ACTIVITY => Among the entries below, count the lines where the string "enum" occurs, and give only the number.

:: GIVEN ENTRIES

**config.mk**
```make
export PLATFORM = sky130hd
export DESIGN_NAME = bankmap_decoder
export DESIGN_NICKNAME = d
export VERILOG_FILES = /design/src/rtl/bankmap_pkg.sv /design/src/rtl/cfg_port_reg.sv /design/src/rtl/switch_sync.sv /design/src/rtl/route_decode.sv /design/src/rtl/cs_register.sv /design/src/rtl/bankmap_decoder.sv
export SDC_FILE = /design/constraint.sdc
export NUM_CORES = 1
export LEC_CHECK = 0
export CORE_UTILIZATION = 40
export CTS_CLUSTER_SIZE = 14
export DETAILED_ROUTE_END_ITERATION = 8
export DONT_BUFFER_PORTS = 1
export SYNTH_ARGS = -nofsm -noshare
export SYNTH_HDL_FRONTEND = slang
export SYNTH_HIERARCHICAL = 1
export SYNTH_SLANG_ARGS = --single-unit
```
**constraint.sdc**
```tcl
create_clock -name clk -period 2 [get_ports clk]
set_clock_uncertainty 0.15 [all_clocks]
set_input_delay 0.4 -clock clk [delete_from_list [all_inputs] [get_ports clk]]
set_output_delay 0.4 -clock clk [all_outputs]
set_load 0.01 [all_outputs]
```
**src/rtl/bankmap_pkg.sv**
```systemverilog
package bankmap_pkg;
  localparam int CFG_W   = 5;
  localparam int SEC_W   = 2;
  localparam int NUM_SEC = 1 << SEC_W;

  typedef enum logic [2:0] {
    DEV_EPROM = 3'd0,
    DEV_ROM   = 3'd1,
    DEV_VRAM  = 3'd2,
    DEV_URAM0 = 3'd3,
    DEV_URAM1 = 3'd4,
    DEV_URAM2 = 3'd5,
    DEV_URAM3 = 3'd6
  } dev_e;

  localparam int NUM_DEV = 7;

  typedef struct packed {
    logic s4;
    logic s3;
    logic s2;
    logic s1;
    logic s0;
  } cfg_t;

  typedef struct packed {
    dev_e dev;
    logic alt;
  } route_t;
endpackage

```
**src/rtl/cfg_port_reg.sv**
```systemverilog
module cfg_port_reg
  import bankmap_pkg::*;
#(
  parameter int               PORT_W    = 8,
  parameter logic [PORT_W-1:0] PORT_ADDR = 8'h3E
) (
  input  logic              clk,
  input  logic              rst,
  input  logic              io_req,
  input  logic              wr_en,
  input  logic [PORT_W-1:0] port,
  input  logic [CFG_W-1:0]  wdata,
  output cfg_t              cfg_q
);
  logic hit;

  assign hit = io_req && wr_en && (port == PORT_ADDR);

  always_ff @(posedge clk) begin
    if (rst)
      cfg_q <= '0;
    else if (hit)
      cfg_q <= cfg_t'(wdata);
  end
endmodule

```
**src/rtl/switch_sync.sv**
```systemverilog
module switch_sync #(
  parameter int WIDTH  = 2,
  parameter int STAGES = 2
) (
  input  logic             clk,
  input  logic             rst,
  input  logic [WIDTH-1:0] sw_in,
  output logic [WIDTH-1:0] sw_q
);
  logic [WIDTH-1:0] pipe [STAGES];

  for (genvar g = 0; g < STAGES; g++) begin : g_stage
    if (g == 0) begin : g_first
      always_ff @(posedge clk) begin
        if (rst) pipe[g] <= '0;
        else     pipe[g] <= sw_in;
      end
    end else begin : g_next
      always_ff @(posedge clk) begin
        if (rst) pipe[g] <= '0;
        else     pipe[g] <= pipe[g-1];
      end
    end
  end

  assign sw_q = pipe[STAGES-1];
endmodule

```
**src/rtl/route_decode.sv**
```systemverilog
module route_decode
  import bankmap_pkg::*;
(
  input  logic [SEC_W-1:0] sec,
  input  cfg_t             cfg,
  input  logic             mode_cpm,
  input  logic             bank_hi,
  output route_t           route
);
  logic upper_pair;

  assign upper_pair = mode_cpm || (cfg.s4 && bank_hi);

  always_comb begin
    route.dev = DEV_EPROM;
    route.alt = 1'b0;
    unique case (sec)
      2'd0: begin
        if (!cfg.s0)
          route.dev = DEV_EPROM;
        else if (!mode_cpm || !cfg.s1)
          route.dev = DEV_ROM;
        else begin
          route.dev = DEV_URAM0;
          route.alt = cfg.s3;
        end
      end
      2'd1: route.dev = (mode_cpm && cfg.s2) ? DEV_URAM1 : DEV_VRAM;
      2'd2: route.dev = upper_pair ? DEV_URAM2 : DEV_URAM0;
      default: route.dev = upper_pair ? DEV_URAM3 : DEV_URAM1;
    endcase
  end
endmodule

```
**src/rtl/cs_register.sv**
```systemverilog
module cs_register
  import bankmap_pkg::*;
(
  input  logic               clk,
  input  logic               rst,
  input  logic               mem_req,
  input  route_t             sel,
  input  logic               vid_hit,
  output logic [NUM_DEV-1:0] cs_q,
  output logic               alt_q,
  output logic               vid_q
);
  logic [NUM_DEV-1:0] cs_d;

  for (genvar d = 0; d < NUM_DEV; d++) begin : g_cs
    assign cs_d[d] = mem_req && (sel.dev == dev_e'(3'(d)));
  end

  always_ff @(posedge clk) begin
    if (rst) begin
      cs_q  <= '0;
      alt_q <= 1'b0;
      vid_q <= 1'b0;
    end else begin
      cs_q  <= cs_d;
      alt_q <= mem_req && sel.alt;
      vid_q <= vid_hit;
    end
  end
endmodule

```
**src/rtl/bankmap_decoder.sv**
```systemverilog
module bankmap_decoder
  import bankmap_pkg::*;
#(
  parameter int                PORT_W      = 8,
  parameter logic [PORT_W-1:0] PORT_ADDR   = 8'h3E,
  parameter logic [PORT_W-1:0] VID_MASK    = 8'hC0,
  parameter int                SYNC_STAGES = 2
) (
  input  logic              clk,
  input  logic              rst,
  input  logic              mem_req,
  input  logic              io_req,
  input  logic              wr_en,
  input  logic [SEC_W-1:0]  a_top,
  input  logic [PORT_W-1:0] a_low,
  input  logic [CFG_W-1:0]  wdata,
  input  logic              mode_cpm,
  input  logic              bank_hi,
  output logic              cs_eprom,
  output logic              cs_rom,
  output logic              cs_vram,
  output logic [3:0]        cs_uram,
  output logic              uram0_alt,
  output logic              vid_io_en
);
  cfg_t               cfg_q;
  logic [1:0]         sw_q;
  logic               mode_q;
  logic               bank_q;
  route_t             sec_route [NUM_SEC];
  route_t             sel;
  logic               vid_hit;
  logic [NUM_DEV-1:0] cs_q;

  cfg_port_reg #(.PORT_W(PORT_W), .PORT_ADDR(PORT_ADDR)) u_cfg (
    .clk(clk), .rst(rst), .io_req(io_req), .wr_en(wr_en),
    .port(a_low), .wdata(wdata), .cfg_q(cfg_q)
  );

  switch_sync #(.WIDTH(2), .STAGES(SYNC_STAGES)) u_sw (
    .clk(clk), .rst(rst), .sw_in({bank_hi, mode_cpm}), .sw_q(sw_q)
  );

  assign mode_q = sw_q[0];
  assign bank_q = sw_q[1];

  for (genvar s = 0; s < NUM_SEC; s++) begin : g_sec
    route_decode u_rd (
      .sec(SEC_W'(s)), .cfg(cfg_q), .mode_cpm(mode_q),
      .bank_hi(bank_q), .route(sec_route[s])
    );
  end

  assign sel     = sec_route[a_top];
  assign vid_hit = io_req && ((a_low & VID_MASK) != '0);

  cs_register u_cs (
    .clk(clk), .rst(rst), .mem_req(mem_req), .sel(sel), .vid_hit(vid_hit),
    .cs_q(cs_q), .alt_q(uram0_alt), .vid_q(vid_io_en)
  );

  assign cs_eprom = cs_q[DEV_EPROM];
  assign cs_rom   = cs_q[DEV_ROM];
  assign cs_vram  = cs_q[DEV_VRAM];
  assign cs_uram  = cs_q[DEV_URAM3:DEV_URAM0];
endmodule

```
# Word level (Yosys, flattened, before mapping)
# Memory sizes are Yosys's and may differ from the RTL's.
# Cells that the tools add are included.
# classes
add_sub_neg,0
n_mul,0
div,0
order_cmp,1
eq_ne,7
shift,0
mux,15
bitwise_logic,3
n_reduce_logical,19
# ops
op,count
$logic_and A1 B1 Y1,13
$eq A3 B3 Y1 const B,3
$mux W3,3
$bmux W4 S2,1
$eq A8 B6 Y1 const B,1
$mux W2,4
$mux W4,2
$reduce_bool A8 Y1,1
$eq A3 B2 Y1 const B,2
$mux W1,5
$eq A3 B1 Y1 const B,1
$ge A3 B3 Y1 const B,1
$logic_not A3 Y1,1
$not A2 Y3,1
$logic_not A1 Y1,2
$logic_or A1 B1 Y1,2
$or A1 B1 Y1,2
# totals
ff_bits,14
latchBits,0
ramBits,4
mem_bits_ro,0
input_bits,22
out_inout_bits,9
memories,1
# memory_table
memory,depth,word_bits,read_ports,rd_clocked_by_memory_dff,wr,line,source
u_sw.pipe,2,2,2,0,2,switch_sync.sv:10,logic [WIDTH-1:0] pipe [STAGES];

# Depth between registers and ports, before layout
# An unclocked memory read counts as a cell.
# depth
ltp_word,10
depth_mapped,6

# Hierarchy
# Netlist, hierarchy kept.
# modules_own_cells
mod,instances,cells_each,area_each_um2,seq_area_each_um2
route_decode,4,11,68.8,0.0
cs_register,1,23,265.3,180.2
cfg_port_reg,1,24,260.2,100.1
bankmap_decoder,1,7,120.1,0.0
switch_sync,1,8,105.1,80.1

# Worst setup path before layout
# Ideal clock, no wire load.
# synth_path
path_kind,reg-to-reg
from,memory u_sw.pipe[1][0]
to,register u_cs.cs_q[0]
arrival_ns,2.008
setup_slack_ns,-0.231
stages_incl_launch_ff,7
synth_period_minus_slack_ns,2.231
path_cell_list,dfxtp_1 a21o_1 or2_1 a32o_1 mux4_1 or3b_4 nor3_2
# synth_lines
item,line,source
start: declaration,switch_sync.sv:10,
end signal: assignment,cs_register.sv:25,cs_q <= cs_d;
end: declaration,cs_register.sv:9,"output logic [NUM_DEV-1:0] cs_q,"

==> summary.txt <==
RUN STATUS
----------------------------------------------------------------------------------------
Result of the run                                                           finished with violations
Violations in the final reports                                             setup timing

STA
----------------------------------------------------------------------------------------
Count of final setup violators                                                         4
PnR worst setup slack                                                          -115.8 ps
Final-report hold violation count                                                      0
Time the worst path needs with I/O delays and setup                              2116 ps
Peak Freq                                                                      472.6 MHz
Final period utilization                                                          105.8%
Final-layout setup total negative slack                                        -448.5 ps
RSZ-0062 raised after global routing                                                true
Slew Viols, Final                                                                      0

LAYOUT
----------------------------------------------------------------------------------------
Fin util                                                                          56.45%
Finished Layout Cells                                                                187
Sequential cell area                                                           364.1 µm²
Multi-input gate area                                                          815.8 µm²
Number of fill cells in the layout                                                   215
Layout cells sized above 1                                                        11.32%
Nets@finish                                                                          182
Antenna diode count                                                                    0
Synth-to-Final Area Change                                                        27.56%

ROUTING
----------------------------------------------------------------------------------------
Vias after detailed routing                                                          841
Vias per Instance                                                                  4.497
Detailed-route wire length per cell                                             10.27 µm
Final Routed Wirelength                                                          1921 µm
1st-pass router iterations                                                             4
Antenna violation net count after detailed routing                                     0
Drt drc                                                                                0
Number of DRC markers after the initial detailed-route iteration                       4

GLOBAL ROUTE
----------------------------------------------------------------------------------------
Number of antenna violations at the first check in global routing                      0
Vias in the first global route                                                       756
First-pass GRT wire length                                                       3394 µm
Overflow left after global routing                                                     0
Total GRT Usage                                                                   17.26%
Maximum number of pins on one net before global-route repair                          19

PLACED DESIGN
----------------------------------------------------------------------------------------
Total half-perimeter wirelength after legalization and detailed placement        1531 µm
Number of buffers added on ports                                                       0
# placed instances                                                                   180
Gp weighted congestion                                                            0.7805

CLOCK TREE
----------------------------------------------------------------------------------------
CTS max path bufs                                                                      2
Max H-tree Level                                                                       1
Clk pin slew, worst setup/hold paths                                               90 ps
Root Buffer                                                                 sky130_fd_sc_hd__clkbuf_4
Number of sinks handled by clock tree synthesis                                       18
CTS tree                                                                             yes
Clock buffers created by TritonCTS                                                     3
Clock latency of the later-clocked register in the worst-skew pair                290 ps

SYNTH
----------------------------------------------------------------------------------------
Post-Syn Area                                                               0.001026 mm²
Proportion of synthesized chip area in sequential cells                           35.12%
Count of synthesis-stage warnings from yosys                                           6
Number of standard cells after synthesis                                             106
Number of library cell types mapped by synthesis                                      25
Avg Synthesized Cell Area                                                      9.679 µm²
Post-synthesis register bit count                                                     18

PWR
----------------------------------------------------------------------------------------
Switching power summed over all nets                                           0.1529 mW
Power density relative to cell area                                         519.5 mW/mm²
Leakage component of the power                                                 0.5717 nW
Share of power burned in combinational logic                                       13.7%
Switching power share of the total                                                22.49%
Overall power of the completed layout                                          0.6799 mW
Clk pwr share                                                                      31.6%
Int Pwr                                                                        0.5270 mW
Sequential share of power                                                          54.7%
Largest vdd supply drop                                                        0.3903 mV

FLOORPLANNING
----------------------------------------------------------------------------------------
Full die area                                                               0.002772 mm²
Floorplan die height                                                            52.65 µm
Core area                                                                   0.002318 mm²
Top-level I/O count                                                                   31
Starting Density                                                                  44.25%
Placement Rows                                                                        17
DIE WIDTH                                                                       52.65 µm

CRITICAL PATH
----------------------------------------------------------------------------------------
Worst Path Arrival                                                               2200 ps
Worst Path Max Fanout                                                                  4
Required time of the critical path                                               2080 ps
Worst setup path category                                                   flop to flop
Crit. End Element                                                                   flop
Crit start category                                                                 flop

WORST HOLD PATH
----------------------------------------------------------------------------------------
Kind of path behind the tightest hold check                                 input port to flop

FLOW RUN
----------------------------------------------------------------------------------------
Max-capacitance violation count                                                        0

==> placed cells by master (no fill, tap or decap), drive strengths merged, types with 5 or more instances in the layout <==
cell and count:
nor2 13, buf 5, nand2 10, conb 44, nor2b 5, dfxtp 18, mux2i 5, nand2b 12
==> power by group through the flow <==
stage	combinational [mW]	clock [mW]	sequential (mW)
finish	0.0930	0.215	0.372
global route	0.106	0.245	0.374
CTS	0.0874	0.226	0.372
detailed placement	0.0844	0	0.381
global placement	0.0837	0	0.381
floorplan	0.0714	0	0.382
==> synthesized netlist by cell type, drive strengths merged <==
library cell / count / area share, %
nor2b: 5 / 3.0
o21a: 1 / 0.73
dfxtp: 18 / 35
mux4: 4 / 10
nand4b: 4 / 3.4
a32oi: 4 / 3.4
conb: 2 / 0.73
nand2: 10 / 4.4
nor3b: 4 / 2.9
or4b: 1 / 1.3
nand2b: 12 / 7.3
or3b: 1 / 1.1
a21oi: 4 / 2.0
a21o: 4 / 2.9
and3b: 1 / 0.98
or2: 4 / 2.4
nor2: 13 / 4.8
nor3: 3 / 3.0
nand3b: 1 / 0.73
mux2i: 5 / 4.9
a32o: 4 / 3.9
nand4: 1 / 0.61
==> final timing paths <==
kind	from	to	slack, ps	cells past startpoint
max	u_sw/pipe[1][0]$_SDFF_PP0_	u_cs/cs_q[3]$_SDFF_PP0_	-120	6
min	bank_hi	u_sw/pipe[0][1]$_SDFF_PP0_	80	1
max reg2reg	u_sw/pipe[1][0]$_SDFF_PP0_	u_cs/cs_q[3]$_SDFF_PP0_	-120	6
min reg2reg	u_sw/pipe[0][1]$_SDFF_PP0_	u_sw/pipe[1][1]$_SDFF_PP0_	300	1
==> state kept, by name (all words and copies together) (netlist names) <==
name	flops
u_cfg/cfg_q	5
u_cs/vid_q	1
u_sw/pipe	4
u_cs/alt_q	1
u_cs/cs_q	7
==> final cells by class <==
cell class                 count  share of cell area [%]
timing repair buffer           7                   4.398
clock buffer                   4                   2.772
tap                           28                   2.677
multi-input combinational    130                   62.33
sequential                    18                   27.82
==> layer usage <==
metal	GRT usage, %	share of wire, %
met3	5.507	5.3
met2	28.48	48
met1	20.03	45
met5	0	0
met4	7.895	1.9
==> stage by stage <==
| step | instance area [µm²] | hold slack (ps) | setup WS, ps |
|---|---|---|---|
| final | 1309 | 81.90 | -115.8 |
| after global routing | 1309 | 60.24 | -190.9 |
| after CTS | 1303 | 0.4109 | -143.7 |
| after detailed placement | 1249 | 277.5 | -118.7 |
| after global placement | 1249 | 266.2 | -104.9 |
| after floorplan | 1184 | 262.4 | 229.4 |
==> cell families (layout without fill, tap and decap cells) <==
| kind of cell | count (synthesis) | count (layout) | share of synthesized area (%) |
|---|---|---|---|
| and+or+nand+nor | 60 | 60 | 36.10 |
| DFF | 18 | 18 | 35.12 |
| AOI/OAI and AO/OA | 17 | 17 | 12.93 |
| muxes | 9 | 9 | 15.12 |
| other | 2 | 44 | 0.7320 |
| buffers and inverters | 0 | 11 | 0 |
==> critical path: stages, from the launching register on <==
cell,delay (ps)
sky130_fd_sc_hd__dfxtp_4,350
sky130_fd_sc_hd__a21o_1,150
sky130_fd_sc_hd__or2_1,220
sky130_fd_sc_hd__a32o_1,200
sky130_fd_sc_hd__mux4_2,470
sky130_fd_sc_hd__or3b_4,420
sky130_fd_sc_hd__nor2_1,110
==> what timing repair did <==
item	in CTS	in global routing
pin swaps	5	4
endpoints found under the hold margin	1	4
resized for setup	0	1
hold buffers	1	1
endpoints found under the setup margin	4	5
buffers inserted	1	0
Power figures use the tool's default switching activity.
[src/rtl/lfb_pkg.sv]
package lfb_pkg;
    localparam logic [4:0] CTRL_REG_ADDR = 5'd0;
    localparam logic [4:0] STAT_REG_ADDR = 5'd1;

    localparam int BIT_RESET = 15;
    localparam int BIT_LOOP  = 14;
    localparam int BIT_SPEED = 13;
    localparam int BIT_PDOWN = 11;
    localparam int BIT_ISO   = 10;
    localparam int BIT_LINK  = 2;

    localparam logic [15:0] QUIESCE_WORD = (16'd1 << BIT_LOOP) | (16'd1 << BIT_PDOWN) | (16'd1 << BIT_ISO);
    localparam logic [15:0] RESET_WORD   = 16'd1 << BIT_RESET;
    localparam logic [15:0] SPEED_MASK   = 16'd1 << BIT_SPEED;

    typedef enum logic [3:0] {
        ST_IDLE,
        ST_QUIESCE_WR,
        ST_RESET_WR,
        ST_POLL_RD,
        ST_POLL_GAP,
        ST_BACK_RD,
        ST_SPEED_WR,
        ST_CHECK_WAIT,
        ST_STAT_RD,
        ST_CTRL_RD
    } lfb_state_e;
endpackage

[src/rtl/lfb_interval.sv]
module lfb_interval #(
    parameter int LIMIT = 4000
) (
    input  logic clk,
    input  logic rst_n,
    input  logic arm,
    output logic due
);
    localparam int W = (LIMIT < 2) ? 1 : $clog2(LIMIT + 1);

    logic [W-1:0] count_d, count_q;

    always_comb begin
        count_d = arm ? count_q + 1'b1 : '0;
        due     = arm && (count_q == W'(LIMIT - 1));
    end

    always_ff @(posedge clk or negedge rst_n) begin
        if (!rst_n) count_q <= '0;
        else        count_q <= count_d;
    end

    a_r5_count_in_window: assert property (@(posedge clk) disable iff (!rst_n)
        arm |-> (count_q <= W'(LIMIT - 1)));
endmodule

[src/rtl/lfb_req_drive.sv]
module lfb_req_drive
    import lfb_pkg::*;
(
    input  lfb_state_e  state,
    input  logic        issued,
    input  logic [15:0] speed_word,
    output logic        req_valid,
    output logic        req_write,
    output logic [4:0]  req_addr,
    output logic [15:0] req_wdata
);
    logic is_access;

    always_comb begin
        is_access = 1'b0;
        req_write = 1'b0;
        req_addr  = CTRL_REG_ADDR;
        req_wdata = '0;
        unique case (state)
            ST_QUIESCE_WR: begin is_access = 1'b1; req_write = 1'b1; req_wdata = QUIESCE_WORD; end
            ST_RESET_WR:   begin is_access = 1'b1; req_write = 1'b1; req_wdata = RESET_WORD;   end
            ST_SPEED_WR:   begin is_access = 1'b1; req_write = 1'b1; req_wdata = speed_word;   end
            ST_POLL_RD, ST_BACK_RD, ST_CTRL_RD: is_access = 1'b1;
            ST_STAT_RD:    begin is_access = 1'b1; req_addr = STAT_REG_ADDR; end
            default: ;
        endcase
        req_valid = is_access && !issued;
    end
endmodule

[src/rtl/link_fallback_ctrl.sv]
module link_fallback_ctrl
    import lfb_pkg::*;
#(
    parameter int CHECK_CYCLES = 240_000_000,
    parameter int POLL_CYCLES  = 4000,
    parameter int MAX_POLLS    = 64,
    parameter int FAIL_CHECKS  = 4
) (
    input  logic        clk,
    input  logic        rst_n,
    input  logic        start,
    output logic        req_valid,
    output logic        req_write,
    output logic [4:0]  req_addr,
    output logic [15:0] req_wdata,
    input  logic        req_ready,
    input  logic        rsp_valid,
    input  logic [15:0] rsp_rdata,
    output logic        link_up,
    output logic        speed_100,
    output logic        reset_err,
    output logic        reinit
);
    localparam int PW = $clog2(MAX_POLLS + 1);
    localparam int CW = $clog2(FAIL_CHECKS + 1);

    typedef struct packed {
        lfb_state_e     st;
        logic           issued;
        logic [PW-1:0]  polls;
        logic [CW-1:0]  checks;
        logic           try10;
        logic           saw_link;
        logic [15:0]    word;
        logic           link;
        logic           spd;
        logic           err;
        logic           pulse;
    } ctl_t;

    ctl_t ctl_d, ctl_q;
    logic gap_due, chk_due, done;

    lfb_interval #(.LIMIT(POLL_CYCLES)) u_poll_gap (
        .clk(clk), .rst_n(rst_n), .arm(ctl_q.st == ST_POLL_GAP), .due(gap_due));

    lfb_interval #(.LIMIT(CHECK_CYCLES)) u_check_gap (
        .clk(clk), .rst_n(rst_n), .arm(ctl_q.st == ST_CHECK_WAIT), .due(chk_due));

    lfb_req_drive u_req (
        .state(ctl_q.st), .issued(ctl_q.issued), .speed_word(ctl_q.word),
        .req_valid(req_valid), .req_write(req_write),
        .req_addr(req_addr), .req_wdata(req_wdata));

    always_comb begin
        ctl_d       = ctl_q;
        ctl_d.pulse = 1'b0;
        done        = rsp_valid && ctl_q.issued;
        if (req_valid && req_ready) ctl_d.issued = 1'b1;
        if (done)                   ctl_d.issued = 1'b0;

        unique case (ctl_q.st)
            ST_IDLE: begin
                ctl_d.checks = '0;
                if (start) begin
                    ctl_d.st     = ST_QUIESCE_WR;
                    ctl_d.issued = 1'b0;
                    ctl_d.try10  = 1'b0;
                    ctl_d.link   = 1'b0;
                    ctl_d.spd    = 1'b0;
                    ctl_d.err    = 1'b0;
                end
            end
            ST_QUIESCE_WR: if (done) ctl_d.st = ST_RESET_WR;
            ST_RESET_WR: if (done) begin
                ctl_d.st    = ST_POLL_RD;
                ctl_d.polls = '0;
            end
            ST_POLL_RD: if (done) begin
                ctl_d.polls = ctl_q.polls + 1'b1;
                if (!rsp_rdata[BIT_RESET]) begin
                    ctl_d.st = ST_BACK_RD;
                end else if (ctl_q.polls == PW'(MAX_POLLS - 1)) begin
                    ctl_d.err = 1'b1;
                    ctl_d.st  = ST_BACK_RD;
                end else begin
                    ctl_d.st = ST_POLL_GAP;
                end
            end
            ST_POLL_GAP: if (gap_due) ctl_d.st = ST_POLL_RD;
            ST_BACK_RD: if (done) begin
                ctl_d.word = ctl_q.try10 ? (rsp_rdata & ~SPEED_MASK) : (rsp_rdata | SPEED_MASK);
                ctl_d.st   = ST_SPEED_WR;
            end
            ST_SPEED_WR: if (done) begin
                ctl_d.st     = ST_CHECK_WAIT;
                ctl_d.checks = '0;
            end
            ST_CHECK_WAIT: if (chk_due) ctl_d.st = ST_STAT_RD;
            ST_STAT_RD: if (done) begin
                ctl_d.saw_link = rsp_rdata[BIT_LINK];
                ctl_d.st       = ST_CTRL_RD;
            end
            ST_CTRL_RD: if (done) begin
                if (ctl_q.saw_link) begin
                    ctl_d.link = 1'b1;
                    ctl_d.spd  = rsp_rdata[BIT_SPEED];
                    ctl_d.st   = ST_IDLE;
                end else if (ctl_q.checks == CW'(FAIL_CHECKS - 1)) begin
                    ctl_d.checks = '0;
                    if (rsp_rdata[BIT_SPEED]) begin
                        ctl_d.try10 = 1'b1;
                        ctl_d.st    = ST_QUIESCE_WR;
                    end else begin
                        ctl_d.pulse = 1'b1;
                        ctl_d.st    = ST_IDLE;
                    end
                end else begin
                    ctl_d.checks = ctl_q.checks + 1'b1;
                    ctl_d.st     = ST_CHECK_WAIT;
                end
            end
            default: ctl_d.st = ST_IDLE;
        endcase
    end

    always_ff @(posedge clk or negedge rst_n) begin
        if (!rst_n) begin
            ctl_q          <= '0;
            ctl_q.st       <= ST_IDLE;
        end else begin
            ctl_q <= ctl_d;
        end
    end

    assign link_up   = ctl_q.link;
    assign speed_100 = ctl_q.spd;
    assign reset_err = ctl_q.err;
    assign reinit    = ctl_q.pulse;

    a_r10_hold_request: assert property (@(posedge clk) disable iff (!rst_n)
        (req_valid && !req_ready) |=> (req_valid && $stable(req_write) && $stable(req_addr) && $stable(req_wdata)));
    a_r10_one_outstanding: assert property (@(posedge clk) disable iff (!rst_n)
        (req_valid && req_ready) |=> !req_valid);
    a_r8_single_pulse: assert property (@(posedge clk) disable iff (!rst_n)
        reinit |=> !reinit);
    a_r8_no_link_on_giveup: assert property (@(posedge clk) disable iff (!rst_n)
        reinit |-> !link_up);
    a_r6_quiet_when_linked: assert property (@(posedge clk) disable iff (!rst_n)
        link_up |-> !req_valid);
    a_r3_poll_bound: assert property (@(posedge clk) disable iff (!rst_n)
        ctl_q.polls <= PW'(MAX_POLLS));
    a_r7_check_bound: assert property (@(posedge clk) disable iff (!rst_n)
        ctl_q.checks < CW'(FAIL_CHECKS));
endmodule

::::

WRITTEN ANSWER => 2